番茄黄化曲叶病毒(TYLCV)严重威胁茄科蔬菜作物的生产。抗性标记Ty-1和Ty-3是一对等位基因,在番茄抗TYLCV育种中应用较为广泛。为了探究Ty-1/Ty-3抗病毒分子机制,本研究以携带Ty-1/Ty-3抗性标记的番茄Y19为材料,利用病毒诱导基因沉默(VIGS)技术,沉默RNA干扰(RNAi)机制关键基因,即番茄核糖核酸内切酶编码基因2a/b/c/d(SlDCL2)和番茄核糖核酸内切酶编码基因4(SlDCL4),初步分析其在Ty-1/Ty-3抗TYLCV中的功能。PCR与测序结果发现SlDCL2、SlDCL4的VIGS沉默载体pTRV2∶SlDCL2和pTRV2∶SlDCL4构建成功。以沉默番茄八氢番茄红素脱氢酶(SlPDS)基因为标记植株,定量PCR检测SlDCL2、SlDCL4沉默株系中SlDCL2、SlDCL4基因的沉默效率,结果显示SlDCL2、SlDCL4沉默株系中对应基因的表达均小于对照植株的50%,表明SlDCL2、SlDCL4沉默载体确实可以降低对应基因的表达,且不影响其他DCL基因的表达。VIGS沉默植株SlDCL2、SlDCL4基因后接种TYLCV,接种TYLCV 30dpi结果显示,Y9材料表现出明显的TYLCV病毒症状,通过比较植株发病严重度发现,SlDCL2、SlDCL4沉默株系发病严重度分别为1.97、2.35,显著高于空载体注射株系(0.14)和对照株系(0.07)。本研究结果表明RNAi通路关键基因SlDCL2、SlDCL4在Ty-1/Ty-3抗TYLCV中发挥着重要作用,这为利用Ty-1/3抗性标记基因育种奠定了基础。

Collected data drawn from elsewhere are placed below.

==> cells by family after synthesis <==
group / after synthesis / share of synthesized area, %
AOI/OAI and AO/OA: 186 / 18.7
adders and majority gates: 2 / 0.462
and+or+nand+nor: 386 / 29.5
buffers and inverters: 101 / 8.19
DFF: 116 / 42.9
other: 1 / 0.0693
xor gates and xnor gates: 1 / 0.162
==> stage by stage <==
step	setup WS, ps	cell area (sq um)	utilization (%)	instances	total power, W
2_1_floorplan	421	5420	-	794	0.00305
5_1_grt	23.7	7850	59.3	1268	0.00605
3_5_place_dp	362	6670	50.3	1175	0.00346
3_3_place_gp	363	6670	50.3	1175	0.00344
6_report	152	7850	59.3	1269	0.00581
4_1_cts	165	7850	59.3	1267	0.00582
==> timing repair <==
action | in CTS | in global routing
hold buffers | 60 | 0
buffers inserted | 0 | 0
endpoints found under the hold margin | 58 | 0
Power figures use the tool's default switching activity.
File: config.mk
export PLATFORM = sky130hd
export DESIGN_NAME = seq_div
export DESIGN_NICKNAME = d
export VERILOG_FILES = /design/src/rtl/seq_div_pkg.sv /design/src/rtl/seq_div_step.sv /design/src/rtl/seq_div.sv
export SDC_FILE = /design/constraint.sdc
export NUM_CORES = 1
export LEC_CHECK = 0
export CORE_ASPECT_RATIO = 2
export CORE_MARGIN = 2
export CORE_UTILIZATION = 57
export CTS_CLUSTER_DIAMETER = 50
export DETAILED_ROUTE_END_ITERATION = 8
export HOLD_SLACK_MARGIN = 0.05
export PLACE_DENSITY_LB_ADDON = 0.05
export RECOVER_POWER = 100
export SLEW_MARGIN = 40
export SYNTH_ARGS = -nofsm -noshare
export SYNTH_HDL_FRONTEND = slang
export SYNTH_SLANG_ARGS = --single-unit
File: constraint.sdc
create_clock -name clk -period 4 [get_ports clk]
set_input_delay 0.4 -clock clk [delete_from_list [all_inputs] [get_ports clk]]
set_output_delay 0.4 -clock clk [all_outputs]
set_load 0.05 [all_outputs]
**src/rtl/arith_loop_monitor_if.sv**
```systemverilog
// Bus between the x/y accumulator harness and the loop monitor.
// master: harness side (drives the sampled accumulator outputs)
// slave:  monitor side (returns status and progress)
interface arith_loop_monitor_if #(
  parameter int W  = 15,
  parameter int SW = 16
);
  logic          selector;
  logic [W-1:0]  x;
  logic [W-1:0]  y;
  logic [1:0]    state;
  logic          done;
  logic          err;
  logic [2:0]    err_code;
  logic [W-1:0]  err_y;
  logic [W-1:0]  steps;
  logic [SW-1:0] stall_cnt;

  modport master (
    output selector, x, y,
    input  state, done, err, err_code, err_y, steps, stall_cnt
  );

  modport slave (
    input  selector, x, y,
    output state, done, err, err_code, err_y, steps, stall_cnt
  );
endinterface

```
**src/rtl/arith_loop_monitor.sv**
```systemverilog
// Shadow-model checker for the selector-gated x/y accumulator loop.
// Tracks its own copy of x/y, flags divergence or a broken terminal
// property, and reports steps, stalls and completion.
module arith_loop_monitor #(
  parameter int W     = 15,
  parameter int LIMIT = 200,
  parameter int SW    = 16
) (
  input  logic                 clk,
  input  logic                 rst,
  arith_loop_monitor_if.slave  bus
);

  typedef enum logic [1:0] {
    IDLE = 2'b00,
    RUN  = 2'b01,
    DONE = 2'b10,
    ERR  = 2'b11
  } state_e;

  localparam logic [W-1:0] LIM = W'(LIMIT);

  state_e        state_q, state_d;
  logic [W-1:0]  sx_q, sx_d;
  logic [W-1:0]  sy_q, sy_d;
  logic [SW-1:0] stall_q, stall_d;
  logic          err_q, err_d;
  logic [2:0]    code_q, code_d;
  logic [W-1:0]  erry_q, erry_d;
  logic          done_q, done_d;

  logic          mx, my, pv, adv;
  logic [W-1:0]  sy_inc;

  // Stall counter increment that sticks at all-ones.
  function automatic logic [SW-1:0] sat_inc(input logic [SW-1:0] v);
    return (v == {SW{1'b1}}) ? v : v + 1'b1;
  endfunction

  assign mx     = (bus.x != sx_q);
  assign my     = (bus.y != sy_q);
  assign pv     = (bus.y >= LIM) && (bus.x < bus.y);
  assign adv    = bus.selector && (sy_q < LIM);
  assign sy_inc = sy_q + 1'b1;

  // Next state: errors take priority; ERR freezes everything.
  always_comb begin
    state_d = state_q;
    sx_d    = sx_q;
    sy_d    = sy_q;
    stall_d = stall_q;
    err_d   = err_q;
    code_d  = code_q;
    erry_d  = erry_q;
    if (state_q != ERR) begin
      if (mx || my || pv) begin
        state_d = ERR;
        err_d   = 1'b1;
        code_d  = {pv, my, mx};
        erry_d  = bus.y;
      end else if (state_q != DONE) begin
        if (adv) begin
          sx_d    = sx_q + sy_q;
          sy_d    = sy_inc;
          state_d = (sy_inc == LIM) ? DONE : RUN;
        end else if (state_q == RUN) begin
          stall_d = sat_inc(stall_q);
        end
      end
    end
    done_d = (state_d == DONE);
  end

  // State register; reset restores the initial loop values.
  always_ff @(posedge clk) begin
    if (rst) begin
      state_q <= IDLE;
      sx_q    <= W'(1);
      sy_q    <= '0;
      stall_q <= '0;
      err_q   <= 1'b0;
      code_q  <= '0;
      erry_q  <= '0;
      done_q  <= 1'b0;
    end else begin
      state_q <= state_d;
      sx_q    <= sx_d;
      sy_q    <= sy_d;
      stall_q <= stall_d;
      err_q   <= err_d;
      code_q  <= code_d;
      erry_q  <= erry_d;
      done_q  <= done_d;
    end
  end

  // Steps equals the shadow y: one advance per y increment.
  assign bus.state     = state_q;
  assign bus.done      = done_q;
  assign bus.err       = err_q;
  assign bus.err_code  = code_q;
  assign bus.err_y     = erry_q;
  assign bus.steps     = sy_q;
  assign bus.stall_cnt = stall_q;

endmodule

```
**src/flat_wrapper.sv**
```systemverilog
// flat-port wrapper written by rule: the top's interface ports become plain ports
module arith_loop_monitor_flat 
#(
  parameter int W     = 15,
  parameter int LIMIT = 200,
  parameter int SW    = 16
)
  (clk, rst, bus_selector, bus_x, bus_y, bus_state, bus_done, bus_err, bus_err_code, bus_err_y, bus_steps, bus_stall_cnt);
  arith_loop_monitor_if #(.W(W), .SW(SW)) bus_i ();
  input  logic clk;
  input  logic rst;
  input wire logic [$bits(bus_i.selector)-1:0] bus_selector;
  input wire logic [$bits(bus_i.x)-1:0] bus_x;
  input wire logic [$bits(bus_i.y)-1:0] bus_y;
  output wire logic [$bits(bus_i.state)-1:0] bus_state;
  output wire logic [$bits(bus_i.done)-1:0] bus_done;
  output wire logic [$bits(bus_i.err)-1:0] bus_err;
  output wire logic [$bits(bus_i.err_code)-1:0] bus_err_code;
  output wire logic [$bits(bus_i.err_y)-1:0] bus_err_y;
  output wire logic [$bits(bus_i.steps)-1:0] bus_steps;
  output wire logic [$bits(bus_i.stall_cnt)-1:0] bus_stall_cnt;
  assign bus_i.selector = bus_selector;
  assign bus_i.x = bus_x;
  assign bus_i.y = bus_y;
  assign bus_state = bus_i.state;
  assign bus_done = bus_i.done;
  assign bus_err = bus_i.err;
  assign bus_err_code = bus_i.err_code;
  assign bus_err_y = bus_i.err_y;
  assign bus_steps = bus_i.steps;
  assign bus_stall_cnt = bus_i.stall_cnt;
  arith_loop_monitor #(.W(W), .LIMIT(LIMIT), .SW(SW)) u_core (.clk(clk), .rst(rst), .bus(bus_i));
endmodule
```
**config.mk**
```make
export PLATFORM = sky130hd
export DESIGN_NAME = arith_loop_monitor_flat
export DESIGN_NICKNAME = d
export VERILOG_FILES = /design/src/rtl/arith_loop_monitor_if.sv /design/src/rtl/arith_loop_monitor.sv /design/src/flat_wrapper.sv
export SDC_FILE = /design/constraint.sdc
export NUM_CORES = 1
export LEC_CHECK = 0
export ABC_AREA = 1
export CORE_UTILIZATION = 45
export CTS_BUF_LIST = sky130_fd_sc_hd__clkbuf_8
export DETAILED_ROUTE_END_ITERATION = 6
export PLACE_DENSITY = 0.7
export SLEW_MARGIN = 20
export SYNTH_ARGS = -nofsm -noshare
export SYNTH_HDL_FRONTEND = slang
export SYNTH_SLANG_ARGS = --single-unit
```
**constraint.sdc**
```tcl
create_clock -name clk -period 2.75 [get_ports clk]
set_clock_uncertainty 0.15 [all_clocks]
set_input_delay 0.6875 -clock clk [delete_from_list [all_inputs] [get_ports clk]]
set_output_delay 0.6875 -clock clk [all_outputs]
set_load 0.02 [all_outputs]
```
==> results by group <==
Floorplanning
  – Die span in y: 106 microns
  – Die X: 106 microns
  – Core footprint: 10500 sq um
  – Core Rows: 37
  – # IOs: 86
  – Starting Density: 46.8%
  – Die area: 11300 sq um

Place
  – Setup Slack @ Placement: -0.287 ns
  – Port buffer count: 85
  – DP Cell Count: 1057
  – Post-DP HPWL: 11.2 mm
  – Placer Congestion: 0.914

Timing
  – Fmax achieved: 0.375 GHz
  – Worst slew pin tran: 0.420 ns
  – Max-slew headroom: 71.7%
  – Crit path time final: 2.66 ns
  – Hold violation count in the final report: 0
  – Setup violators final: 0
  – Max-slew violation count: 0
  – Final worst-path cycle share: 96.8%
  – Setup ws final: 0.0868 ns

Global route
  – Vias in the first global route: 5032
  – Pin count of the biggest net entering global routing: 30
  – First-pass GRT wire length: 23.6 mm
  – Total gr overflow: 0
  – Initial antenna violation count: 0
  – All-layer global routing usage: 26.5%

Power
  – Pint: 1.60 mW
  – Switch Pwr: 0.655 mW
  – Clock power frac: 37.9%
  – Total power: 2.26 mW
  – Reg power frac: 45.2%
  – Maximum VDD drop: 256 uV
  – Combinational share of power: 16.8%
  – Switching portion of total power: 29.0%
  – Pleak: 3.34 nW
  – Power per cell area: 347 nW/um^2

Critical path
  – Buf+Inv Stages, Crit Path: 3
  – Worst R2R Path Depth: 13
  – Worst Path Arrival: 2.80 ns
  – Crit Path Category: input pin to register
  – CP Max Fanout: 8
  – Crit path max-delay cell type: clkdlybuf4s50_1
  – CP Cell Sequence: clkdlybuf4s50_1 -> inv_1 -> ha_1 -> nand2_1 -> nor2_1 -> nand2_2 -> a21oi_2 -> nor2_2 -> nor2_4 -> clkbuf_4 -> nand4_1 -> a21oi_1
  – Worst Setup Start Kind: input pin
  – Worst Path Required: 2.89 ns
  – Critical R2R Launch: u_core.bus.steps[3]
  – Worst path top cell family by delay: buffers and inverters
  – Reg2reg setup slack: 0.48 ns
  – Crit. End Element: register
  – Worst r2r dst: u_core.bus.stall_cnt[2]
  – Critical path's largest stage delay: 0.51 ns

Layout
  – Non-Filler Instances: 1074
  – Util after Layout: 62.3%
  – Fraction of layout cells with a size suffix above 1: 10.0%
  – Area grow syn2layout: 33.0%
  – Commonest non-fill, non-tap cells in the layout: nand2_1, nor2_1, inv_1
  – Most common cell after layout, fill and taps aside: nand2_1
  – Fill cell count: 988
  – N_diodes: 0
  – Final Net Count: 998

Logic synthesis
  – Syn Nets: 871
  – Post-synth top area share: 27.8%
  – Synth area leaders: dfxtp_1, nand2_1, nor2_1, inv_1, ha_1
  – EDFF count, synth: 0
  – Syn avg cell area: 6.08 sq um
  – Netlist cell types: 30
  – Yosys reg bits: 68
  – Cell count after synthesis: 806
  – Synth async-reset ratio: 0%
  – Ys Warns: 0
  – Most common flop cell mapped by yosys: dfxtp_1
  – Sequential fraction of the synthesis area: 27.8%
  – Syn Std Cell Area: 4900 sq um
  – Cell taking the most area after synthesis: dfxtp_1

Route
  – Wirelength per Cell: 13.5 microns
  – Pre-antenna DRT Iters: 5
  – Remaining antenna violation count: 0
  – Total number of vias: 5310
  – Wirelength, routed: 14.5 mm
  – DR iter-0 viols: 295
  – Routed vias/inst: 4.94
  – DRC: 0

Clock tree
  – H-tree depth: 3
  – Clk_lat worst skew: 0.36 ns
  – Clock transition at path regs: 0.08 ns
  – Root Driver: clkbuf_8
  – CTS tree: built
  – CTS Buffer Depth: 2
  – CTS buffer count: 9
  – Clock Sinks: 68

Hold path
  – Hold path cells: 2
  – Worst hold start: u_core.bus.err_code[0]
  – Worst Hold Endpoint: u_core.bus.err_code[0]
  – Hold Path Class: register to register

Job
  – Max cap viols: 0

Outcome
  – Outcome: complete, no violations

VIGS Silencing SlDCL2 and SlDCL4 Destroy Tomato Ty-1/Ty-3 Resistance to Tomato Yellow Leaf Curl Virus (TYLCV)

Tomato yellow leaf curl virus (TYLCV) seriously threatens the production of Solanaceae vegetable crops. Resistance markers Ty-1 and Ty-3 are a pair of allele genes, which are widely used in tomato breeding for TYLCV resistance. In order to explore the antiviral molecular mechanism of Ty-1/Ty-3, tomato ‘Y19’ with the Ty-1/Ty-3 resistance marker was used as the material, the key genes SlDCL2a/b/c/d (SlDCL2) and SlDCL4 involved in RNA interference (RNAi) were silenced by virus induced gene silencing (VIGS) technology, and their function in resistance of Ty-1/Ty-3 to TYLCV was study. The targeted fragments of SlDCL2 and SlDCL4 were amplified and sequenced, results showed that the silencing vector, pTRV2∶SlDCL2 and pTRV2∶SlDCL4 were constructed successfully. The silencing of tomato PDS (SlPDS) gene was used as a marker for successful silencing in plant, and the silencing efficiency of the SlDCL2 or SlDCL4 genes in the SlDCL2 or SlDCL4 silencing lines was detected by quantitative PCR (qPCR). The results showed that the expressions of corresponding gene in the SlDCL2 and SlDCL4 silencing lines were 50% less than that in the control plants, which indicated that SlDCL2 and SlDCL4 silencing vectors can indeed reduce the expression of corresponding genes. SlDCL2-silenced and SlDCL4-silenced plants were inoculated with TYLCV respectively. The results showed that the ‘Y9’ material had obvious symptoms of TYLCV, the disease severity of SlDCL2- and SlDCL4- silenced plants were 1.97±1.01, 2.35±0.75 respectively, significantly higher than that of the plants transformed with empty vector (0.14±0.24) and no vector (0.07±0.19). This result indicates that SlDCL2 and SlDCL4 play important roles in the resistance of Ty-1/Ty-3 to TYLCV, which laid a foundation for tomato breeding with resistance marker genes of Ty-1/3.